==> src/rtl/spi_read_arbiter_if.sv <==
// Requester-side bus of the SPI read arbiter: two request lines, two command words,
// grant/valid pulses and the shared read-data word.
interface spi_read_arbiter_if #(
  parameter int unsigned DATA_W = 16
);
  logic [1:0]        req_i;
  logic [DATA_W-1:0] cmd0_i;
  logic [DATA_W-1:0] cmd1_i;
  logic [1:0]        gnt_o;
  logic              busy_o;
  logic [DATA_W-1:0] rdata_o;
  logic [1:0]        rvalid_o;

  // Arbiter side
  modport slave (
    input  req_i, cmd0_i, cmd1_i,
    output gnt_o, busy_o, rdata_o, rvalid_o
  );

  // Requester side
  modport master (
    output req_i, cmd0_i, cmd1_i,
    input  gnt_o, busy_o, rdata_o, rvalid_o
  );
endinterface

==> src/rtl/spi_read_arbiter.sv <==
// Two-requester round-robin arbiter in front of a mode-0 SPI master. Each granted
// request runs one full-duplex transfer: the command word goes out on mosi, the
// word shifted in on miso is returned on rdata with a one-hot rvalid pulse.
module spi_read_arbiter #(
  parameter int unsigned DATA_W    = 16,
  parameter int unsigned SCLK_HALF = 2,
  parameter int unsigned CS_GAP    = 4
) (
  input  logic              clk_i,
  input  logic              rst_i,
  spi_read_arbiter_if.slave bus,
  output logic              cs_o,
  output logic              sclk_o,
  output logic              mosi_o,
  input  logic              miso_i
);
  localparam int unsigned HalfW = (SCLK_HALF > 1) ? $clog2(SCLK_HALF) : 1;
  localparam int unsigned BitW  = (DATA_W > 1) ? $clog2(DATA_W) : 1;
  localparam int unsigned GapW  = (CS_GAP > 1) ? $clog2(CS_GAP) : 1;
  localparam logic [HalfW-1:0] HalfLast = HalfW'(SCLK_HALF - 1);
  localparam logic [BitW-1:0]  BitLast  = BitW'(DATA_W - 1);
  localparam logic [GapW-1:0]  GapLast  = GapW'(CS_GAP - 1);

  typedef enum logic [2:0] {StIdle, StSetup, StShift, StDone, StGap} state_e;

  state_e            state_q, state_d;
  logic [HalfW-1:0]  half_q, half_d;
  logic [BitW-1:0]   bit_q, bit_d;
  logic [GapW-1:0]   gap_q, gap_d;
  logic [DATA_W-1:0] tx_q, tx_d;
  logic [DATA_W-1:0] rx_q, rx_d;
  logic [DATA_W-1:0] rdata_q, rdata_d;
  logic [1:0]        rvalid_q, rvalid_d;
  logic              owner_q, owner_d;  // requester being served
  logic              last_q, last_d;    // requester served most recently
  logic              cs_q, cs_d;
  logic              sclk_q, sclk_d;
  logic              mosi_q, mosi_d;
  logic              busy_q, busy_d;
  logic              win;
  logic [1:0]        gnt;

  // Round-robin pick; grant only in IDLE and never while reset is being applied
  always_comb begin
    win = (bus.req_i == 2'b11) ? ~last_q : bus.req_i[1];
    gnt = 2'b00;
    if (state_q == StIdle && !rst_i && bus.req_i != 2'b00) begin
      gnt = win ? 2'b10 : 2'b01;
    end
  end

  // Next-state logic; pin outputs are computed from the next state so they are registered
  always_comb begin
    state_d  = state_q;
    half_d   = half_q;
    bit_d    = bit_q;
    gap_d    = gap_q;
    tx_d     = tx_q;
    rx_d     = rx_q;
    rdata_d  = rdata_q;
    rvalid_d = 2'b00;
    owner_d  = owner_q;
    last_d   = last_q;
    cs_d     = cs_q;
    sclk_d   = sclk_q;
    mosi_d   = mosi_q;
    busy_d   = busy_q;
    case (state_q)
      StIdle: begin
        if (gnt != 2'b00) begin
          state_d = StSetup;
          owner_d = win;
          last_d  = win;
          tx_d    = win ? bus.cmd1_i : bus.cmd0_i;
          rx_d    = '0;
          half_d  = '0;
          bit_d   = '0;
          cs_d    = 1'b0;
          sclk_d  = 1'b0;
          mosi_d  = tx_d[DATA_W-1];
          busy_d  = 1'b1;
        end
      end
      StSetup: begin
        if (half_q == HalfLast) begin
          half_d  = '0;
          sclk_d  = 1'b1;
          state_d = StShift;
        end else begin
          half_d = half_q + 1'b1;
        end
      end
      StShift: begin
        // Capture miso during the first clk cycle of each sclk high phase
        if (sclk_q && half_q == '0) begin
          rx_d = {rx_q[DATA_W-2:0], miso_i};
        end
        if (half_q != HalfLast) begin
          half_d = half_q + 1'b1;
        end else begin
          half_d = '0;
          if (sclk_q) begin
            sclk_d = 1'b0;
            tx_d   = tx_q << 1;
            mosi_d = (bit_q == BitLast) ? 1'b0 : tx_d[DATA_W-1];
          end else if (bit_q == BitLast) begin
            state_d  = StDone;
            bit_d    = '0;
            cs_d     = 1'b1;
            rdata_d  = rx_q;
            rvalid_d = owner_q ? 2'b10 : 2'b01;
          end else begin
            bit_d  = bit_q + 1'b1;
            sclk_d = 1'b1;
          end
        end
      end
      StDone: begin
        state_d = StGap;
        gap_d   = '0;
      end
      StGap: begin
        if (gap_q == GapLast) begin
          state_d = StIdle;
          busy_d  = 1'b0;
        end else begin
          gap_d = gap_q + 1'b1;
        end
      end
      default: state_d = StIdle;
    endcase
  end

  // State register with synchronous reset; reset aborts any transfer silently
  always_ff @(posedge clk_i) begin
    if (rst_i) begin
      state_q  <= StIdle;
      half_q   <= '0;
      bit_q    <= '0;
      gap_q    <= '0;
      tx_q     <= '0;
      rx_q     <= '0;
      rdata_q  <= '0;
      rvalid_q <= 2'b00;
      owner_q  <= 1'b0;
      last_q   <= 1'b1;
      cs_q     <= 1'b1;
      sclk_q   <= 1'b0;
      mosi_q   <= 1'b0;
      busy_q   <= 1'b0;
    end else begin
      state_q  <= state_d;
      half_q   <= half_d;
      bit_q    <= bit_d;
      gap_q    <= gap_d;
      tx_q     <= tx_d;
      rx_q     <= rx_d;
      rdata_q  <= rdata_d;
      rvalid_q <= rvalid_d;
      owner_q  <= owner_d;
      last_q   <= last_d;
      cs_q     <= cs_d;
      sclk_q   <= sclk_d;
      mosi_q   <= mosi_d;
      busy_q   <= busy_d;
    end
  end

  assign bus.gnt_o    = gnt;
  assign bus.busy_o   = busy_q;
  assign bus.rdata_o  = rdata_q;
  assign bus.rvalid_o = rvalid_q;
  assign cs_o         = cs_q;
  assign sclk_o       = sclk_q;
  assign mosi_o       = mosi_q;
endmodule
==> src/flat_wrapper.sv <==
// flat-port wrapper written by rule: the top's interface ports become plain ports
module spi_read_arbiter_flat 
#(
  parameter int unsigned DATA_W    = 16,
  parameter int unsigned SCLK_HALF = 2,
  parameter int unsigned CS_GAP    = 4
)
  (clk_i, rst_i, cs_o, sclk_o, mosi_o, miso_i, bus_req_i, bus_cmd0_i, bus_cmd1_i, bus_gnt_o, bus_busy_o, bus_rdata_o, bus_rvalid_o);
  spi_read_arbiter_if #(.DATA_W(DATA_W)) bus_i ();
  input  logic clk_i;
  input  logic rst_i;
  output logic cs_o;
  output logic sclk_o;
  output logic mosi_o;
  input  logic miso_i;
  input wire logic [$bits(bus_i.req_i)-1:0] bus_req_i;
  input wire logic [$bits(bus_i.cmd0_i)-1:0] bus_cmd0_i;
  input wire logic [$bits(bus_i.cmd1_i)-1:0] bus_cmd1_i;
  output wire logic [$bits(bus_i.gnt_o)-1:0] bus_gnt_o;
  output wire logic [$bits(bus_i.busy_o)-1:0] bus_busy_o;
  output wire logic [$bits(bus_i.rdata_o)-1:0] bus_rdata_o;
  output wire logic [$bits(bus_i.rvalid_o)-1:0] bus_rvalid_o;
  assign bus_i.req_i = bus_req_i;
  assign bus_i.cmd0_i = bus_cmd0_i;
  assign bus_i.cmd1_i = bus_cmd1_i;
  assign bus_gnt_o = bus_i.gnt_o;
  assign bus_busy_o = bus_i.busy_o;
  assign bus_rdata_o = bus_i.rdata_o;
  assign bus_rvalid_o = bus_i.rvalid_o;
  spi_read_arbiter #(.DATA_W(DATA_W), .SCLK_HALF(SCLK_HALF), .CS_GAP(CS_GAP)) u_core (.clk_i(clk_i), .rst_i(rst_i), .bus(bus_i), .cs_o(cs_o), .sclk_o(sclk_o), .mosi_o(mosi_o), .miso_i(miso_i));
endmodule
==> config.mk <==
export PLATFORM = sky130hd
export DESIGN_NAME = spi_read_arbiter_flat
export DESIGN_NICKNAME = d
export VERILOG_FILES = /design/src/rtl/spi_read_arbiter_if.sv /design/src/rtl/spi_read_arbiter.sv /design/src/flat_wrapper.sv
export SDC_FILE = /design/constraint.sdc
export NUM_CORES = 1
export LEC_CHECK = 0
export CORE_MARGIN = 3
export CORE_UTILIZATION = 45
export CTS_CLUSTER_SIZE = 16
export DETAILED_ROUTE_END_ITERATION = 10
export PLACE_DENSITY_LB_ADDON = 0.08
export SYNTH_ARGS = -nofsm -noshare
export SYNTH_HDL_FRONTEND = slang
export SYNTH_SLANG_ARGS = --single-unit
==> constraint.sdc <==
create_clock -name clk_i -period 1.6 [get_ports clk_i]
set_input_delay 0.32 -clock clk_i [delete_from_list [all_inputs] [get_ports clk_i]]
set_output_delay 0.32 -clock clk_i [all_outputs]
set_load 0.01 [all_outputs]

------------------------

» WHAT THIS TASK INVOLVES: Above is a listing; print exactly its lines from the one with "input wire logic [$bits(bus_i.req_i)-1:0]" through the one with "export CORE_UTILIZATION = 45", and no other lines.

» OUTPUT:
  input wire logic [$bits(bus_i.req_i)-1:0] bus_req_i;
  input wire logic [$bits(bus_i.cmd0_i)-1:0] bus_cmd0_i;
  input wire logic [$bits(bus_i.cmd1_i)-1:0] bus_cmd1_i;
  output wire logic [$bits(bus_i.gnt_o)-1:0] bus_gnt_o;
  output wire logic [$bits(bus_i.busy_o)-1:0] bus_busy_o;
  output wire logic [$bits(bus_i.rdata_o)-1:0] bus_rdata_o;
  output wire logic [$bits(bus_i.rvalid_o)-1:0] bus_rvalid_o;
  assign bus_i.req_i = bus_req_i;
  assign bus_i.cmd0_i = bus_cmd0_i;
  assign bus_i.cmd1_i = bus_cmd1_i;
  assign bus_gnt_o = bus_i.gnt_o;
  assign bus_busy_o = bus_i.busy_o;
  assign bus_rdata_o = bus_i.rdata_o;
  assign bus_rvalid_o = bus_i.rvalid_o;
  spi_read_arbiter #(.DATA_W(DATA_W), .SCLK_HALF(SCLK_HALF), .CS_GAP(CS_GAP)) u_core (.clk_i(clk_i), .rst_i(rst_i), .bus(bus_i), .cs_o(cs_o), .sclk_o(sclk_o), .mosi_o(mosi_o), .miso_i(miso_i));
endmodule
==> config.mk <==
export PLATFORM = sky130hd
export DESIGN_NAME = spi_read_arbiter_flat
export DESIGN_NICKNAME = d
export VERILOG_FILES = /design/src/rtl/spi_read_arbiter_if.sv /design/src/rtl/spi_read_arbiter.sv /design/src/flat_wrapper.sv
export SDC_FILE = /design/constraint.sdc
export NUM_CORES = 1
export LEC_CHECK = 0
export CORE_MARGIN = 3
export CORE_UTILIZATION = 45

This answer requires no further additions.